Which actually might arise from a certain childlike trust in the provenance of fiction.
Or maybe it’s just a backfilling Yalie phoning it in. I don’t know, and I’m up too late. But it feels like there’s something here, still waiting.
The first time through A Song of Ice and Fire, I totally didn’t catch Renly/Loras. The second time, having been forewarned, it was fairly clear from various only partially obfuscated bits of dialogue (“praying” in the tent before the battle with Stannis, “shove it up some place even Renly never found,” the non-consummation of his marriage to Margaery Tyrell, &c). The third time through, I’m noticing word choices in things totally unrelated to Renly/Loras, where I’m pretty sure GRRM is just being cheeky. Thus:
“Could it be that Lord Renly, who looked so like a young Robert, had conceived a passion for a girl he fancied to be a young Lyanna? That struck him as more than passing queer.” A GAME OF THRONES
“She heard Renly begin a jest, his shadow moving, lifting its sword, black on green, candles guttering, shivering, something was queer, wrong…” A CLASH OF KINGS
“‘Renly will scarce have unlimbered his siege engines before Father takes him in the rear.'” A CLASH OF KINGS
More on this, potentially, when the library’s copy of A STORM OF SWORDS comes off its hold, or when some kind soul lends it to me.
Speaking of Delany:
In DHALGREN, the protagonist, the Kid, publishes a chapbook of poetry titled BRASS ORCHIDS.

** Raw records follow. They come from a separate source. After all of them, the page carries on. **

[src/rtl/serial_subtractor_pkg.sv]
`default_nettype none
// ============================================================================
// Module      : serial_subtractor_pkg
// Description : Shared FSM state encoding and default operand width.
// Revision    : 1.0 - initial release
// ============================================================================
package serial_subtractor_pkg;

    localparam int c_default_width = 4;

    typedef enum logic [1:0] {
        IDLE  = 2'd0,
        SHIFT = 2'd1,
        DONE  = 2'd2
    } state_t;

endpackage
`default_nettype wire

[src/rtl/serial_subtractor_if.sv]
`default_nettype none
// ============================================================================
// Module      : serial_subtractor_if
// Description : Request/result bundle between a requester and the subtractor.
// Revision    : 1.0 - initial release
// ============================================================================
interface serial_subtractor_if
    import serial_subtractor_pkg::*;
#(
    parameter int WIDTH = c_default_width
) ();

    logic             start;
    logic [WIDTH-1:0] a_in;
    logic [WIDTH-1:0] b_in;
    logic             bin;
    logic             busy;
    logic             done;
    logic [WIDTH-1:0] diff;
    logic             bout;

    modport master (
        output start, a_in, b_in, bin,
        input  busy, done, diff, bout
    );

    modport slave (
        input  start, a_in, b_in, bin,
        output busy, done, diff, bout
    );

endinterface
`default_nettype wire

[src/rtl/serial_subtractor_full_subtractor.sv]
`default_nettype none
// ============================================================================
// Module      : full_subtractor
// Description : One-bit full-subtractor cell (difference and borrow-out).
// Revision    : 1.0 - initial release
// ============================================================================
module full_subtractor (
    input  wire logic x,
    input  wire logic y,
    input  wire logic bi,
    output logic      d,
    output logic      bo
);

    assign d  = x ^ y ^ bi;
    assign bo = (~x & y) | (~x & bi) | (y & bi);

endmodule
`default_nettype wire

[src/rtl/serial_subtractor.sv]
`default_nettype none
// ============================================================================
// Module      : serial_subtractor
// Description : Bit-serial a - b - bin, LSB first, one bit per clock.
// Revision    : 1.0 - initial release
// ============================================================================
module serial_subtractor
    import serial_subtractor_pkg::*;
#(
    parameter int WIDTH = c_default_width
) (
    input  wire logic          clk,
    input  wire logic          rst_n,
    serial_subtractor_if.slave bus
);

    localparam int                 c_cnt_w    = $clog2(WIDTH + 1);
    localparam logic [c_cnt_w-1:0] c_last_bit = c_cnt_w'(WIDTH - 1);
    localparam logic [c_cnt_w-1:0] c_cnt_one  = c_cnt_w'(1);

    state_t             r_state;
    state_t             w_next;
    logic               w_busy;
    logic               w_done;
    logic               w_accept;
    logic               w_last;
    logic [WIDTH-1:0]   r_a;
    logic [WIDTH-1:0]   r_b;
    logic [WIDTH-1:0]   r_diff;
    logic               r_borrow;
    logic               r_bout;
    logic [c_cnt_w-1:0] r_cnt;
    logic               w_d;
    logic               w_bo;

    full_subtractor u_cell (
        .x  (r_a[0]),
        .y  (r_b[0]),
        .bi (r_borrow),
        .d  (w_d),
        .bo (w_bo)
    );

    assign w_last = (r_cnt == c_last_bit);

    always_ff @(posedge clk or negedge rst_n) begin
        if (!rst_n) begin
            r_state <= IDLE;
        end else begin
            r_state <= w_next;
        end
    end

    always_comb begin
        w_next   = r_state;
        w_busy   = 1'b0;
        w_done   = 1'b0;
        w_accept = 1'b0;
        case (r_state)
            IDLE: begin
                if (bus.start) begin
                    w_accept = 1'b1;
                    w_next   = SHIFT;
                end
            end
            SHIFT: begin
                w_busy = 1'b1;
                if (w_last) begin
                    w_next = DONE;
                end
            end
            DONE: begin
                w_busy = 1'b1;
                w_done = 1'b1;
                w_next = IDLE;
            end
            default: w_next = IDLE;
        endcase
    end

    // Difference bits enter at the top of r_a as minuend bits leave the
    // bottom, so after WIDTH shifts r_a holds the full result.
    always_ff @(posedge clk or negedge rst_n) begin
        if (!rst_n) begin
            r_a      <= '0;
            r_b      <= '0;
            r_borrow <= 1'b0;
            r_cnt    <= '0;
            r_diff   <= '0;
            r_bout   <= 1'b0;
        end else if (w_accept) begin
            r_a      <= bus.a_in;
            r_b      <= bus.b_in;
            r_borrow <= bus.bin;
            r_cnt    <= '0;
        end else if (r_state == SHIFT) begin
            r_a      <= {w_d, r_a[WIDTH-1:1]};
            r_b      <= r_b >> 1;
            r_borrow <= w_bo;
            r_cnt    <= r_cnt + c_cnt_one;
            if (w_last) begin
                r_diff <= {w_d, r_a[WIDTH-1:1]};
                r_bout <= w_bo;
            end
        end
    end

    assign bus.busy = w_busy;
    assign bus.done = w_done;
    assign bus.diff = r_diff;
    assign bus.bout = r_bout;

endmodule
`default_nettype wire

[src/flat_wrapper.sv]
// flat-port wrapper written by rule: the top's interface ports become plain ports
module serial_subtractor_flat import serial_subtractor_pkg::*;
#(
    parameter int WIDTH = c_default_width
)
  (clk, rst_n, bus_start, bus_a_in, bus_b_in, bus_bin, bus_busy, bus_done, bus_diff, bus_bout);
  serial_subtractor_if #(.WIDTH(WIDTH)) bus_i ();
  input  wire logic clk;
  input  wire logic rst_n;
  input wire logic [$bits(bus_i.start)-1:0] bus_start;
  input wire logic [$bits(bus_i.a_in)-1:0] bus_a_in;
  input wire logic [$bits(bus_i.b_in)-1:0] bus_b_in;
  input wire logic [$bits(bus_i.bin)-1:0] bus_bin;
  output wire logic [$bits(bus_i.busy)-1:0] bus_busy;
  output wire logic [$bits(bus_i.done)-1:0] bus_done;
  output wire logic [$bits(bus_i.diff)-1:0] bus_diff;
  output wire logic [$bits(bus_i.bout)-1:0] bus_bout;
  assign bus_i.start = bus_start;
  assign bus_i.a_in = bus_a_in;
  assign bus_i.b_in = bus_b_in;
  assign bus_i.bin = bus_bin;
  assign bus_busy = bus_i.busy;
  assign bus_done = bus_i.done;
  assign bus_diff = bus_i.diff;
  assign bus_bout = bus_i.bout;
  serial_subtractor #(.WIDTH(WIDTH)) u_core (.clk(clk), .rst_n(rst_n), .bus(bus_i));
endmodule
==> src/rtl/rx_anc_acc_dump_pkg.sv <==
// Shared constants and types for the RX ancillary integrate-and-dump stage.
// DEFAULT_LEN matches the NSIG symbol period.
package rx_anc_acc_dump_pkg;

  localparam int unsigned RX_ANC_DEFAULT_LEN = 32768;

  // Window phase, decoded from the sample counter rather than stored.
  typedef enum logic {
    ST_ACC,
    ST_LAST
  } win_state_e;

  // A full window of max-magnitude samples must fit without wrapping.
  function automatic bit acc_width_ok(input int unsigned acc_w,
                                      input int unsigned data_w,
                                      input int unsigned len_w);
    return acc_w >= data_w + len_w;
  endfunction

endpackage

==> src/rtl/rx_anc_acc_lane.sv <==
// One signed accumulator lane: sign-extends each sample, accumulates, and on a
// dump loads acc+sample into its output register while restarting from zero.
module rx_anc_acc_lane #(
  parameter int unsigned DATA_WIDTH = 16,
  parameter int unsigned ACC_WIDTH  = 32
) (
  input  logic                  clk,
  input  logic                  rst,
  input  logic                  add_en,
  input  logic                  dump_en,
  input  logic [DATA_WIDTH-1:0] sample,
  output logic [ACC_WIDTH-1:0]  dump_out
);

  logic [ACC_WIDTH-1:0] acc_q, acc_d;
  logic [ACC_WIDTH-1:0] dump_q, dump_d;
  logic [ACC_WIDTH-1:0] sample_ext;
  logic [ACC_WIDTH-1:0] sum;

  always_comb begin
    sample_ext = {{(ACC_WIDTH-DATA_WIDTH){sample[DATA_WIDTH-1]}}, sample};
    sum        = acc_q + sample_ext;
    acc_d      = acc_q;
    dump_d     = dump_q;
    if (dump_en) begin
      dump_d = sum;
      acc_d  = '0;
    end else if (add_en) begin
      acc_d  = sum;
    end
  end

  always_ff @(posedge clk) begin
    if (rst) begin
      acc_q  <= '0;
      dump_q <= '0;
    end else begin
      acc_q  <= acc_d;
      dump_q <= dump_d;
    end
  end

  assign dump_out = dump_q;

endmodule
===== config.mk =====
export PLATFORM = sky130hd
export DESIGN_NAME = ks_adder_pipe
export DESIGN_NICKNAME = d
export VERILOG_FILES = /design/src/rtl/ks_adder_pkg.sv /design/src/rtl/ks_prefix_level.sv /design/src/rtl/ks_adder_pipe.sv
export SDC_FILE = /design/constraint.sdc
export NUM_CORES = 1
export LEC_CHECK = 0
export BUFFER_PORTS_ARGS = -buffer_cell sky130_fd_sc_hd__buf_4
export CORE_ASPECT_RATIO = 2
export CORE_UTILIZATION = 40
export DETAILED_ROUTE_END_ITERATION = 8
export PLACE_DENSITY = 0.55
export SLEW_MARGIN = 25
export SYNTH_ARGS = -nofsm -noshare
export SYNTH_HDL_FRONTEND = slang
export SYNTH_HIERARCHICAL = 1
export SYNTH_SLANG_ARGS = --single-unit
export TNS_END_PERCENT = 50

===== constraint.sdc =====
create_clock -name clk -period 2.07 [get_ports clk]
set_input_delay 0.1035 -clock clk [delete_from_list [all_inputs] [get_ports clk]]
set_output_delay 0.1035 -clock clk [all_outputs]
set_load 0.005 [all_outputs]

===== src/rtl/ks_adder_pkg.sv =====
// Shared sizing helpers for the pipelined Kogge-Stone adder: prefix depth and end-to-end latency.
package ks_adder_pkg;

  localparam int KS_DEF_WIDTH     = 8;
  localparam int KS_DEF_REG_EVERY = 1;

  function automatic int clog2(input int n);
    int r;
    int v;
    r = 0;
    v = 1;
    while (v < n) begin
      v = v << 1;
      r++;
    end
    return r;
  endfunction

  function automatic int ks_levels(input int width);
    return clog2(width);
  endfunction

  // One register for the bitwise G/P stage plus one per group of REG_EVERY prefix levels.
  function automatic int ks_latency(input int width, input int reg_every);
    return 1 + (ks_levels(width) + reg_every - 1) / reg_every;
  endfunction

endpackage


===== src/rtl/ks_prefix_level.sv =====
// One combinational Kogge-Stone prefix level: black cells at i>=SPAN, pass-through below.
module ks_prefix_level #(
  parameter int WIDTH = 8,
  parameter int SPAN  = 1
) (
  input  logic [WIDTH-1:0] g_i,
  input  logic [WIDTH-1:0] p_i,
  output logic [WIDTH-1:0] g_o,
  output logic [WIDTH-1:0] p_o
);

  for (genvar i = 0; i < WIDTH; i++) begin : g_bit
    if (i >= SPAN) begin : g_black
      assign g_o[i] = g_i[i] | (p_i[i] & g_i[i-SPAN]);
      assign p_o[i] = p_i[i] & p_i[i-SPAN];
    end else begin : g_pass
      assign g_o[i] = g_i[i];
      assign p_o[i] = p_i[i];
    end
  end

endmodule


===== src/rtl/ks_adder_pipe.sv =====
// Pipelined Kogge-Stone adder with valid/ready stream and global stall.
// Define KS_ADD_SAT_EN to saturate the sum to all-ones on carry-out.
module ks_adder_pipe
  import ks_adder_pkg::*;
#(
  parameter int WIDTH     = KS_DEF_WIDTH,
  parameter int REG_EVERY = KS_DEF_REG_EVERY
) (
  input  logic             clk,
  input  logic             reset,
  input  logic             in_valid,
  output logic             in_ready,
  input  logic [WIDTH-1:0] a,
  input  logic [WIDTH-1:0] b,
  input  logic             cin,
  output logic             out_valid,
  input  logic             out_ready,
  output logic [WIDTH-1:0] sum,
  output logic             cout,
  output logic             out_sat
);

  localparam int LEVELS = ks_levels(WIDTH);
  localparam int STAGES = ks_latency(WIDTH, REG_EVERY) - 1;

  logic [STAGES:0] vld_pipe_q;
  logic            stall;
  logic            adv;

  assign stall     = vld_pipe_q[STAGES] & ~out_ready;
  assign adv       = ~stall;
  assign in_ready  = adv;
  assign out_valid = vld_pipe_q[STAGES];

  always_ff @(posedge clk) begin
    if (reset)    vld_pipe_q <= '0;
    else if (adv) vld_pipe_q <= {vld_pipe_q[STAGES-1:0], in_valid};
  end

  // Stage 0: bitwise generate/propagate with carry-in folded into bit 0.
  logic [WIDTH-1:0] g0_d, g0_q, p0_q;
  logic             cin0_q;

  always_comb begin
    g0_d    = a & b;
    g0_d[0] = g0_d[0] | ((a[0] ^ b[0]) & cin);
  end

  always_ff @(posedge clk) begin
    if (adv) begin
      g0_q   <= g0_d;
      p0_q   <= a ^ b;
      cin0_q <= cin;
    end
  end

  logic [LEVELS:0][WIDTH-1:0] g_w, p_w, praw_w;
  logic [LEVELS:0]            cin_w;

  assign g_w[0]    = g0_q;
  assign p_w[0]    = p0_q;
  assign praw_w[0] = p0_q;
  assign cin_w[0]  = cin0_q;

  for (genvar k = 0; k < LEVELS; k++) begin : g_lvl
    logic [WIDTH-1:0] g_nx, p_nx;

    ks_prefix_level #(.WIDTH(WIDTH), .SPAN(1 << k)) u_lvl (
      .g_i(g_w[k]), .p_i(p_w[k]), .g_o(g_nx), .p_o(p_nx)
    );

    // The last level feeds the output register directly, so it never gets its own cut.
    if (((k + 1) % REG_EVERY == 0) && (k < LEVELS - 1)) begin : g_reg
      logic [WIDTH-1:0] g_q, p_q, praw_q;
      logic             cin_q;
      always_ff @(posedge clk) begin
        if (adv) begin
          g_q    <= g_nx;
          p_q    <= p_nx;
          praw_q <= praw_w[k];
          cin_q  <= cin_w[k];
        end
      end
      assign g_w[k+1]    = g_q;
      assign p_w[k+1]    = p_q;
      assign praw_w[k+1] = praw_q;
      assign cin_w[k+1]  = cin_q;
    end else begin : g_comb
      assign g_w[k+1]    = g_nx;
      assign p_w[k+1]    = p_nx;
      assign praw_w[k+1] = praw_w[k];
      assign cin_w[k+1]  = cin_w[k];
    end
  end

  logic [WIDTH-1:0] raw_sum, sum_d, sum_q;
  logic             cout_d, cout_q, sat_d, sat_q;

  assign raw_sum = praw_w[LEVELS] ^ {g_w[LEVELS][WIDTH-2:0], cin_w[LEVELS]};
  assign cout_d  = g_w[LEVELS][WIDTH-1];

`ifdef KS_ADD_SAT_EN
  assign sum_d = cout_d ? '1 : raw_sum;
  assign sat_d = cout_d;
`else
  assign sum_d = raw_sum;
  assign sat_d = 1'b0;
`endif

  always_ff @(posedge clk) begin
    if (reset) begin
      sum_q  <= '0;
      cout_q <= 1'b0;
      sat_q  <= 1'b0;
    end else if (adv) begin
      sum_q  <= sum_d;
      cout_q <= cout_d;
      sat_q  <= sat_d;
    end
  end

  assign sum     = sum_q;
  assign cout    = cout_q;
  assign out_sat = sat_q;

endmodule


==> reports/results.tsv <==
metric	value	unit
coreArea	0.00657	sq mm
syn-num-nets	191	
fin_tns_setup	0	ns
crit_family	buffers and inverters	
cp_slowest_cell	buf_4	
finish.utilization	50.1	%
drc	0	
required	1.97	ns
io_buffers	31	
path_class	reg2out	
timing.critical_path.mode_cell	buf_4	
startpoint_type	register	
grt_max_degree	43	
finalMaxSlewViolations	0	
path_buf_inv	3	
drive_above_1_share	24.9	%
grt-ovfl-total	0	
antenna_found_initial	0	
rows	42	
final_nets	225	
max_stage_delay	0.40	ns
insertion_delay	0.33	ns
first_pass_iters	4	
met1_usage	11.1	%
p_switching	0.678	mW
vdd_ir_drop_max	0.000602	V
finalWirelength	3.60	mm
grt_use_total	12.0	%
syn-mean-instance-area	16.8	sq um
drtAntennaViolNets	0	
combPwrFrac	5.8	%
status	finished, final reports clean	
drtIter0Drc	31	
crit_chain	nor2b_4, inv_2, buf_4, buf_4	
num_io_pins	33	
grt_pass1_wl	5.84	mm
ys_warn_count	6	
cts_tree	built	
pwr-share-seq	52.5	%
p_leak	1.40	nW
grt_pass1_vias	1337	
vias_per_cell	4.60	
hold_viol	0	
cp.arrival	1.43	ns
antenna_cells	0	
period_minus_slack	1.54	ns
die_area	0.00715	sq mm
cts_setup_buffers	0	
rsz0062_at_grt	false	
pwr-share-clk	41.7	%
p_sw_share	19.0	%
p_total	3.57	mW
maxCapViolCount	0	
wl_per_cell	12.5	um
crit_path_end_kind	output pin	
hold_class	in2reg	
p_int	2.89	mW
use_met3	3.94	%
power_density	1090	mW/mm^2
htreeDepth	3	
gp_congestion	0.706	
clockBufferDepth	2	
die-width	60.3	um
syn-cell-area	0.00272	sq mm
postCtsResizedCells	0	
initial_core_util	41.4	%
root_buffer	clkbuf_16	
synthCells	162	
finalSetupViolCount	0	
die_y	119	um
syn_to_final_growth	21.0	%
cts_buffers	9	
skew	0.00426	ns
fin_crit_sh	74.2	%
clkSinkCount	74	
busiest_layer	met2	
gr-usage-met2	20.0	%
path_clk_slew	0.05	ns
fmax	651	MHz
route.vias.total	1330	
cp_max_fo	42	
metrics by stage:
stage | worst slack, ns | area, sq um | instances | hold WS (ns)
after CTS | 0.510 | 3290 | 289 | 0.0477
after detailed placement | 0.752 | 2990 | 272 | 0.295
after global routing | 0.414 | 3290 | 289 | 0.0555
after global placement | 0.832 | 2990 | 272 | 0.291
after floorplan | 0.804 | 2720 | 162 | 0.176
final | 0.534 | 3290 | 289 | 0.0518
final cells by class:
cell class	count	area (sq um)
Clock buffer	13	250
Clock inverter	3	40.0
Fill cell	578	3280
Inverter	1	3.75
Multi-Input combinational cell	76	536
Sequential cell	74	2090
Tap cell	88	110
Timing Repair Buffer	34	258
worst reg2reg max path, stage by stage (launching register included):
cell,delay (ns)
dfxtp_1,0.30
nor2b_4,0.14
inv_2,0.05
buf_4,0.40
nor2_1,0.10
a211oi_1,0.22
power by group through the flow:
stage / registers (mW) / logic, mW / clock network (mW)
CTS: 1.88 / 0.213 / 1.53
finish: 1.87 / 0.208 / 1.49
global route: 1.89 / 0.233 / 1.58
detailed placement: 1.91 / 0.211 / 0
global placement: 1.90 / 0.203 / 0
floorplan: 1.88 / 0.142 / 0
final timing paths:
path,cells after the start,slack (ns),from,end
setup / recovery,4,0.53,vld_pipe_q[3],in_ready
hold / removal,2,0.05,reset,cout
setup reg to reg,5,0.78,vld_pipe_q[3],sum[1]
hold reg to reg,0,0.42,g_lvl[0].g_reg.praw_q[7],g_lvl[1].g_reg.praw_q[7]
cell usage in the layout, fill, tap and decap left out, drive strengths merged:
cell          n
edfxtp       61
buf          33
a21o         18
dfxtp        13
clkbuf       13
nor2         10
and2         10
xnor2         8
a211oi        8
nand2         8
ha            8
a21oi         4
clkinv        2
nor2b         1
inv           1
conb          1
bufinv        1
dlygate4sd3   1
sequential cells by signal, summed over array words and instances, names as in the netlist:
| name | cells |
|---|---|
| cout | 1 |
| sum | 8 |
| g_lvl.g_reg.p_q | 10 |
| g0_q | 8 |
| g_lvl.g_reg.g_q | 16 |
| p0_q | 8 |
| vld_pipe_q | 4 |
| g_lvl.g_reg.cin_q | 2 |
| g_lvl.g_reg.praw_q | 16 |
| cin0_q | 1 |
timing repair:
item                       4_1_cts  5_1_grt
hold buffers                     1        0
setup endpoints to repair        0        0
hold endpoints to repair         1        0
routing by layer:
metal	up-vias	part of all wire, %	wire, um
li1	654	-	-
met1	627	33	1200
met2	39	57	2060
met3	10	5.8	209
met4	0	3.7	133
met5	-	0	0
(Power assumes the default switching activity.)
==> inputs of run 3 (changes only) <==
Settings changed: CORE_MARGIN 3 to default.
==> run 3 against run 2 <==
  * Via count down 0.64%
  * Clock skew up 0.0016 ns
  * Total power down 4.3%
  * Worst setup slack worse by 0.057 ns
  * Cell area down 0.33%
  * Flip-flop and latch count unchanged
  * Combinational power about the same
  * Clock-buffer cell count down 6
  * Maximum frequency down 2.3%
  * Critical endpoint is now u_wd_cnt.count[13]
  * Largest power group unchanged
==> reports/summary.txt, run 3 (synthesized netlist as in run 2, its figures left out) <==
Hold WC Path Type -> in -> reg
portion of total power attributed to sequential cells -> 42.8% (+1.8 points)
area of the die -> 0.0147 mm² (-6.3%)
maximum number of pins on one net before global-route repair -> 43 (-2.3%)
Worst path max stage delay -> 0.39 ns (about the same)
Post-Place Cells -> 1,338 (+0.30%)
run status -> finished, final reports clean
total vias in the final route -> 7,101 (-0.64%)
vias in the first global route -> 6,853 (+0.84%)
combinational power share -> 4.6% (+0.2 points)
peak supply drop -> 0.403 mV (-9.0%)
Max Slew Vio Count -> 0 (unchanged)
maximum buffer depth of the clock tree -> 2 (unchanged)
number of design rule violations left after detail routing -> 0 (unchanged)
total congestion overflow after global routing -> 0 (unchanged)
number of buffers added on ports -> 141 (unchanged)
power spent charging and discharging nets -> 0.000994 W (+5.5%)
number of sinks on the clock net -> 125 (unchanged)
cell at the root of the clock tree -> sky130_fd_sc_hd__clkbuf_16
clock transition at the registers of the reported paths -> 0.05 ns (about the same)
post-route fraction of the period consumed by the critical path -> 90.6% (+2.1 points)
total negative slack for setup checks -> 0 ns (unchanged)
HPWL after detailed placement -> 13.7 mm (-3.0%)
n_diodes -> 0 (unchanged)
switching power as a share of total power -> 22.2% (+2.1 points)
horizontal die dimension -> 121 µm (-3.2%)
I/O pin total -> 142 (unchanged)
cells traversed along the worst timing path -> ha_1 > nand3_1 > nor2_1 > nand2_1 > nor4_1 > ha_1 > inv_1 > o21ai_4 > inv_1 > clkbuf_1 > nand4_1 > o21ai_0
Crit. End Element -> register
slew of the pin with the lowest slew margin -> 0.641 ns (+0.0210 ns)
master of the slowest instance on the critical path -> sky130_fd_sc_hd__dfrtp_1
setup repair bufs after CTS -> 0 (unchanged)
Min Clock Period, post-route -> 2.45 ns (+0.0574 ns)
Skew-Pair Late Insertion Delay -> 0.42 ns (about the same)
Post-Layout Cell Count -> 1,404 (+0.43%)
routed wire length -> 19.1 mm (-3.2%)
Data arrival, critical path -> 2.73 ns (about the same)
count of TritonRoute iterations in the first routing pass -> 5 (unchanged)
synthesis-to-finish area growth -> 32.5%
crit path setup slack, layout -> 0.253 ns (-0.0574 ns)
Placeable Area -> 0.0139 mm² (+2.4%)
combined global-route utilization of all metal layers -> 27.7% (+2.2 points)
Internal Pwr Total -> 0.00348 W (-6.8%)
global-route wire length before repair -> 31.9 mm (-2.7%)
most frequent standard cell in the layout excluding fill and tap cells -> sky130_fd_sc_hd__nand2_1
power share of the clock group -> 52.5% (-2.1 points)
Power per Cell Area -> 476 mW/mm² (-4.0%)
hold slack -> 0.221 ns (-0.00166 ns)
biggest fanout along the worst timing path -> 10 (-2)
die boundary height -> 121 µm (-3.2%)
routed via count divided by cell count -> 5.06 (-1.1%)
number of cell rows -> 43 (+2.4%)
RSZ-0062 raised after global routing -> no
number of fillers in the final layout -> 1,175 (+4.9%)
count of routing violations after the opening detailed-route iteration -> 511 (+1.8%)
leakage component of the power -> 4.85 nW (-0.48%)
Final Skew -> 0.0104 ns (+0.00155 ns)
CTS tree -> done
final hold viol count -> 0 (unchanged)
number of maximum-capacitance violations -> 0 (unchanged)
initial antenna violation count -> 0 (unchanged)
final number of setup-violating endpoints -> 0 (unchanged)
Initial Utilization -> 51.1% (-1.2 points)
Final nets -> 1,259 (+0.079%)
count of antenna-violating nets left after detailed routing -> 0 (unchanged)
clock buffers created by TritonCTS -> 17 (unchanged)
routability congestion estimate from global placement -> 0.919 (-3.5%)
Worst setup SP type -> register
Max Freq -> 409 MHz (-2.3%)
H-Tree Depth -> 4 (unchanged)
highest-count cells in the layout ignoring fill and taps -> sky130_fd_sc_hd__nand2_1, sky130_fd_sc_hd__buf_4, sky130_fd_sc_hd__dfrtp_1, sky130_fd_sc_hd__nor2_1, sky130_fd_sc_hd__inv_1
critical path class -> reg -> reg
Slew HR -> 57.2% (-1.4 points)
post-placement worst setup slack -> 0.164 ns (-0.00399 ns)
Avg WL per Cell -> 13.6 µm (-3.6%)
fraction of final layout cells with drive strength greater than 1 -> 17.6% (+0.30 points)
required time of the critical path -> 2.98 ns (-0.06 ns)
==> src/rtl/mips_pc_pkg.sv <==
// Shared defaults and redirect-select encoding for the fetch PC sequencer.
package mips_pc_pkg;

  localparam int unsigned ADDR_W_DEF = 30;
  localparam int unsigned IMM_W_DEF  = 16;
  localparam int unsigned JIDX_W_DEF = 26;
  localparam logic [ADDR_W_DEF-1:0] RESET_PC_DEF = '0;

  // Which source feeds the next fetch PC
  typedef enum logic [1:0] {
    SEL_SEQ = 2'd0,
    SEL_BR  = 2'd1,
    SEL_JMP = 2'd2,
    SEL_JR  = 2'd3
  } pc_sel_e;

endpackage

For my own reasons, I just checked the etymology of “orchid.” It comes from the Latin “orchis,” referring to a specific type of orchid. This arises from the Greek “orkhis,” which means “testicle.”
So the chapbook might as well be called BRASS BALLS.
I cannot believe this was an accident.
(I’m sure I’m not the first one to discover this. But Delany-as-Steiner, for all his/her willingness to conduct some pretty detailed dissection of Delany’s animating metaphors, didn’t bother to point it out. I guess she/he’s willing to leave him/her[self] a few secrets after all.)